Anyhow, I also stumbled upon this little post from The Frenemy talking about resolutions for 2012. It's pretty well stated, and the blog/site is always entertaining. Here's the takeaway (it's written for women, but you should be grown enough to figure out how to change it, right?):
2012 will be my year of the “no big deal.” You’ve got one life, remember? If I was a plant in my last life I don’t remember it, so right now it’s me and this and it’s what we’ve got. It’s not worth spent in moments of self-doubt, so one has got to get pretty zen about this shit. You think something’s so awful? It’s probably not. Will you die alone if this guy doesn’t like you? Definitely not. Grow up. Rationalize. Remember what you have and cherish and love-your family or your friends or your favorite fucking pen. And also:
1. Give It Up
There are people I should be distancing myself from, there are insecurities about myself I know are just cattle prods to make myself feel like shit. There are toxic things in my life that aren’t worth the time of day, arguments I shouldn’t start or have, the last drinks at the bar I should cut off, attitudes that are indulgent because they are self-pitying. The judgements I am quick to make, the bad moods I am too eager to partake in, the bullshit sarcasm in serious situations, the moments I dwell on somebody—there are too many things I hold onto that drag me down. Lighten the brain load. Free yourself from the worst parts of yourself. You can give it up. You can let go of the things that dragged you down for so long. You deserve to be rid of them and it’s about time they stopped you from moving on to new, better things.
2. Go For It
Here’s a fuckin’ fun fact about me-I’d like to meet a cool person that I want to hug and kiss and shit. I’m not good at expressing this at all. There are times in my life where I should have made a move but I didn’t, or said something and didn’t. That sucks, because it only makes me want to punch myself in the dumb baby face for being so silly and childish. So now, I’m just going to try to go for it. Make some moves. Woman up. Get rejected or not. Feel things other than ‘being on the Internet,’ real things. If it’s not a romance kissy thing, it’ll be telling my friend when they’re making me feel like shit. It’ll be moments I get up early and work harder and write more and do more and feel more and just get some fire under my feet. Plenty of fire under these tiny feet, much of which I have yet to ignite.

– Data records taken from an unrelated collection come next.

## src/rtl/trk_pkg.sv

```systemverilog
package trk_pkg;
  localparam int RES_W = 2;
  localparam int NUM_CODES = 2 ** RES_W;
  // Step exponent spread between finest and coarsest resolution
  localparam int SHIFT_SPAN = 2 * (NUM_CODES - 1);

  typedef struct packed {
    logic             countEn;
    logic             countDown;
    logic             adopt;
    logic [RES_W-1:0] newRes;
  } trkStrobe_t;
endpackage

```

## src/rtl/trk_ctrl.sv

```systemverilog
module trk_ctrl
  import trk_pkg::*;
(
  input  logic             clk,
  input  logic             rst,
  input  logic             incPulse,
  input  logic             decPulse,
  input  logic [RES_W-1:0] resSel,
  output trkStrobe_t       strobe,
  output logic [RES_W-1:0] activeRes
);
  logic pulsePending;

  always_comb begin
    pulsePending     = incPulse | decPulse;
    strobe.countEn   = incPulse ^ decPulse;
    strobe.countDown = decPulse;
    strobe.adopt     = !pulsePending && (resSel != activeRes);
    strobe.newRes    = resSel;
  end

  always_ff @(posedge clk) begin
    if (rst)               activeRes <= '1;
    else if (strobe.adopt) activeRes <= strobe.newRes;
  end
endmodule

```

## src/rtl/trk_datapath.sv

```systemverilog
module trk_datapath
  import trk_pkg::*;
#(
  parameter int ANGLE_W = 16
) (
  input  logic               clk,
  input  logic               rst,
  input  trkStrobe_t         strobe,
  input  logic [RES_W-1:0]   activeRes,
  output logic [ANGLE_W-1:0] angle
);
  localparam logic [ANGLE_W-1:0] ONE = {{(ANGLE_W-1){1'b0}}, 1'b1};

  logic [ANGLE_W-1:0] stepOf [NUM_CODES];
  logic [ANGLE_W-1:0] keepOf [NUM_CODES];
  logic [ANGLE_W-1:0] curStep;

  for (genvar c = 0; c < NUM_CODES; c++) begin : g_code
    localparam int SHIFT = SHIFT_SPAN - 2 * c;
    assign stepOf[c] = ONE << SHIFT;
    assign keepOf[c] = ~((ONE << SHIFT) - ONE);
  end

  assign curStep = stepOf[activeRes];

  always_ff @(posedge clk) begin
    if (rst)                 angle <= '0;
    else if (strobe.countEn) angle <= strobe.countDown ? angle - curStep : angle + curStep;
    else if (strobe.adopt)   angle <= angle & keepOf[strobe.newRes];
  end
endmodule

```

## src/rtl/trk_angle_counter.sv

```systemverilog
module trk_angle_counter
  import trk_pkg::*;
#(
  parameter int ANGLE_W = 16
) (
  input  logic               clk,
  input  logic               rst,
  input  logic               incPulse,
  input  logic               decPulse,
  input  logic [1:0]         resSel,
  output logic [ANGLE_W-1:0] angle
);
  trkStrobe_t       strobe;
  logic [RES_W-1:0] activeRes;

  trk_ctrl i_ctrl (
    .clk(clk), .rst(rst), .incPulse(incPulse), .decPulse(decPulse),
    .resSel(resSel), .strobe(strobe), .activeRes(activeRes)
  );

  trk_datapath #(.ANGLE_W(ANGLE_W)) i_dp (
    .clk(clk), .rst(rst), .strobe(strobe), .activeRes(activeRes), .angle(angle)
  );
endmodule

```

## config.mk

```make
export PLATFORM = sky130hd
export DESIGN_NAME = trk_angle_counter
export DESIGN_NICKNAME = d
export VERILOG_FILES = /design/src/rtl/trk_pkg.sv /design/src/rtl/trk_ctrl.sv /design/src/rtl/trk_datapath.sv /design/src/rtl/trk_angle_counter.sv
export SDC_FILE = /design/constraint.sdc
export NUM_CORES = 1
export LEC_CHECK = 0
export BUFFER_PORTS_ARGS = -buffer_cell sky130_fd_sc_hd__buf_2
export CORE_MARGIN = 1
export CORE_UTILIZATION = 62
export CTS_CLUSTER_DIAMETER = 60
export DETAILED_ROUTE_END_ITERATION = 10
export PLACE_DENSITY = 0.94
export SKIP_CTS_REPAIR_TIMING = 1
export SLEW_MARGIN = 20
export SYNTH_ARGS = -nofsm -noshare
export SYNTH_HDL_FRONTEND = slang
export SYNTH_SLANG_ARGS = --single-unit
```

## constraint.sdc

```tcl
create_clock -name clk -period 5.63 [get_ports clk]
set_input_delay 1.126 -clock clk [delete_from_list [all_inputs] [get_ports clk]]
set_output_delay 1.126 -clock clk [all_outputs]
set_load 0.02 [all_outputs]
```

==> metrics.json <==
{
  "status": "completed",
  "first_global_vias": 1320,
  "clock_tree_from_tritoncts": "yes",
  "cts_sinks": 18,
  "dpl.hpwl_um": 2893,
  "cp_data_arrival_time_ns": 3.29,
  "diodes": 0,
  "detailedRoute.firstIterationViolations": 94,
  "synthCells": 215,
  "io_count": 22,
  "synth_nets": 240,
  "netSwitchingFraction_pct": 46.63,
  "regToRegEndpoint": "i_dp.angle[14]",
  "fin_nets": 254,
  "grt_setup_unrepaired": "false",
  "level_count_of_the_clock_h_tree": 1,
  "setup.worst_path.class": "in2reg",
  "die_width_um": 53.04,
  "synthDistinctLibCells": 48,
  "min_delay_path_depth": 2,
  "drtAntennaViolNets": 0,
  "placer_s_final_routability_congestion_estimate": 0.9658,
  "final_setup_violating_endpoints": 0,
  "synthArstFlopShare_pct": 0,
  "synth_seq_area_share_pct": 22.31,
  "yosys_register_bits": 18,
  "fin_crit_ns": 3.133,
  "hp-start": "i_dp.angle[3]",
  "start_kind": "primary input",
  "vias": 1681,
  "worst-slew-pin-transition_ns": 0.6377,
  "timing.critical_path.cells": "buf_2 > inv_1 > nand2_1 > ha_1 > a21oi_1 > and2_1 > a221oi_1 > mux2i_1 > o311ai_0",
  "slew-limit-headroom_pct": 57.49,
  "cts_root_buffer": "sky130_fd_sc_hd__clkbuf_4",
  "synth_commonest_cells": "sky130_fd_sc_hd__nand2_1, sky130_fd_sc_hd__a21oi_1, sky130_fd_sc_hd__dfxtp_1, sky130_fd_sc_hd__ha_1, sky130_fd_sc_hd__nor2_1",
  "yosysTopAreaCell": "sky130_fd_sc_hd__dfxtp_1",
  "hold_end": "i_dp.angle[3]",
  "power.sequential.fraction_pct": 29.1,
  "timing.clock.skew_ns": 0.003085,
  "final_period_utilization_pct": 55.65,
  "max-vdd-ir-drop_mv": 0.2555,
  "routed_wire_length_per_instance_um": 14.97,
  "port-buffer-count": 21,
  "post_synth.cell_area_avg_sq_um": 7.513,
  "crit-reg2reg-launch": "i_ctrl.activeRes[1]",
  "layout-drive-gt1-share_pct": 14.10,
  "cp-end-kind": "register",
  "maxClockFrequency_mhz": 319.2,
  "timing.final.max_slew_violations": 0,
  "ys.flop_type": "sky130_fd_sc_hd__dfxtp_1",
  "cts-root-to-sink-buffers": 2,
  "placement.cell_area_sq_um": 1712,
  "cell_with_the_most_instances_after_synthesis": "sky130_fd_sc_hd__nand2_1",
  "die_height_um": 53.04,
  "cts.reportedPaths.clkPinSlew_ns": 0.11,
  "gr-total-overflow": 0,
  "post_drt_via_cell_ratio": 6.541,
  "synth_largest_type_area_fraction_pct": 22.31,
  "yosysWarnings": 0,
  "worstPathRequired_ns": 5.79,
  "critical_path.slowest_cell": "sky130_fd_sc_hd__ha_1",
  "route.final.wire_length_um": 3847,
  "internal-power_mw": 0.3355,
  "drt_drc_violations_left": 0,
  "antenna_found_initial": 0,
  "timing.critical_path.slowest_cell_delay_ns": 0.53,
  "grt_start_max_net_pins": 23,
  "initial_utilization_pct": 65.20,
  "net_switching_power_mw": 0.2932,
  "gr-usage-all-layers_pct": 28.26,
  "die_area_sq_um": 2813,
  "tns_ns": 0,
  "rows": 18,
  "path_max_fanout": 10,
  "timing_hold_violations_final": 0,
  "comb_power_share_pct": 60.3,
  "worstSkewPairLatency_ns": 0.30,
  "number_of_fill_cells": 216,
  "area_delta_synth_final_pct": 7.358,
  "critPathLaunch": "decPulse",
  "leakage_power_summed_over_all_cells_nw": 0.8256,
  "synth.area.top_cells": "sky130_fd_sc_hd__dfxtp_1, sky130_fd_sc_hd__ha_1, sky130_fd_sc_hd__a21oi_1",
  "syn_area_sq_um": 1615,
  "worst_r2r_path_depth": 11,
  "power_frac_clock_pct": 10.7,
  "drt_pre_antenna_iters": 5,
  "maxCapViolations": 0,
  "worst_hold_path_type": "reg2reg",
  "power_density_over_cell_area_nw_per_um2": 362.5,
  "total_clock_buffers_created_by_cts": 3,
  "setup.reg_to_reg.worst_slack_ns": 2.66,
  "grt_first_pass_wirelength_um": 5851,
  "placeableCoreArea_sq_um": 2477,
  "synth_enable_flop_cells": 0,
  "post_layout_inst_area_sq_um": 1734
}
==> final cells by class <==
type / count / area, sq um / area share, %
Multi-Input combinational cell: 172 / 1160 / 66.88
Tap cell: 30 / 37.54 / 2.165
Clock buffer: 3 / 22.52 / 1.299
Timing Repair Buffer: 21 / 105.1 / 6.061
Inverter: 13 / 48.80 / 2.814
Sequential cell: 18 / 360.3 / 20.78
==> registers in the layout, indices dropped and copies added, names as in the netlist <==
signal	cells
i_ctrl.activeRes	2
i_dp.angle	16
==> kinds of logic after synthesis <==
group | synth area share, %
simple gates | 22.70
compound gates | 28.27
buf+inv | 5.886
fa+ha+maj | 15.18
flops | 22.31
xor+xnor | 3.796
mux | 1.859
==> cell usage in the layout, fill, tap and decap left out, types with 3 or more instances in the layout <==
cell                       count
sky130_fd_sc_hd__nand2_1      24
sky130_fd_sc_hd__buf_2        21
sky130_fd_sc_hd__a21oi_1      18
sky130_fd_sc_hd__ha_1         18
sky130_fd_sc_hd__dfxtp_1      18
sky130_fd_sc_hd__nor2_1       14
sky130_fd_sc_hd__inv_1        12
sky130_fd_sc_hd__o21ai_0      11
sky130_fd_sc_hd__nand3_1       9
sky130_fd_sc_hd__nor2b_1       6
sky130_fd_sc_hd__a22oi_1       5
sky130_fd_sc_hd__nor3_1        5
sky130_fd_sc_hd__a31oi_1       4
sky130_fd_sc_hd__xnor2_1       4
sky130_fd_sc_hd__xor2_1        3
sky130_fd_sc_hd__nand2b_1      3
sky130_fd_sc_hd__o211ai_1      3
sky130_fd_sc_hd__a21o_1        3
sky130_fd_sc_hd__mux2i_1       3
sky130_fd_sc_hd__o22ai_1       3
sky130_fd_sc_hd__nand4_1       3
sky130_fd_sc_hd__clkbuf_4      3
==> worst max-delay path, delay by kind of cell <==
family	cells	cell delay, ns
and+or+nand+nor	2	0.43
AOI/OAI and AO/OA	3	0.68
buffers and inverters	2	0.31
muxes	1	0.22
adders and majority gates	1	0.53
==> routing by layer <==
metal  vias to the layer above  wire (um)  part of all wire (%)  track usage, %
met3                        13        243                   6.3           3.448
met5                         -          0                     0               0
met4                         0         86                   2.2           9.211
met2                        62       1786                    46           45.36
met1                       793       1731                    45           38.75
li1                        813          -                     -               -
==> worst max path at each step <==
stage / to / cells past startpoint
2_1_floorplan: i_dp.angle[14] / 9
3_3_place_gp: i_dp.angle[14] / 10
3_5_place_dp: i_dp.angle[13] / 9
4_1_cts: i_dp.angle[13] / 9
5_1_grt: i_dp.angle[13] / 9
6_report: i_dp.angle[13] / 9
==> per-stage QoR <==
stage	cells	utilization [%]	total power [mW]	hold WS, ns	worst slack [ns]
floorplan	215	-	0.4726	0.5434	2.580
global placement	254	69.09	0.5459	0.4590	2.298
detailed placement	254	69.09	0.5563	0.4652	2.205
CTS	257	70.00	0.6240	0.4821	2.519
global route	257	70.00	0.6756	0.5163	2.341
finish	257	70.00	0.6287	0.4818	2.497
==> power groups by stage <==
stage / clock network, mW / logic (mW) / registers [mW]
after global placement: 0 / 0.361 / 0.185
after detailed placement: 0 / 0.371 / 0.185
after CTS: 0.0688 / 0.373 / 0.182
final: 0.0672 / 0.379 / 0.183
after global routing: 0.0745 / 0.415 / 0.187
after floorplan: 0 / 0.258 / 0.214
(Power assumes the default switching activity.)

Reminder: you are the only person responsible for your happiness. There are plenty of people who will let you down. Don’t be one of them.
So hey! Here’s to a year of mistakes and kisses and drinks and laughter, you guys. A year of dancing till your feet hurt and good crys and new friends and old friends and a whole mess of good and bad things. Let’s start this shit now. Good luck.
Now get out there and live. I'm most likely going to disappear from this blog for another 4 months. So, yeah.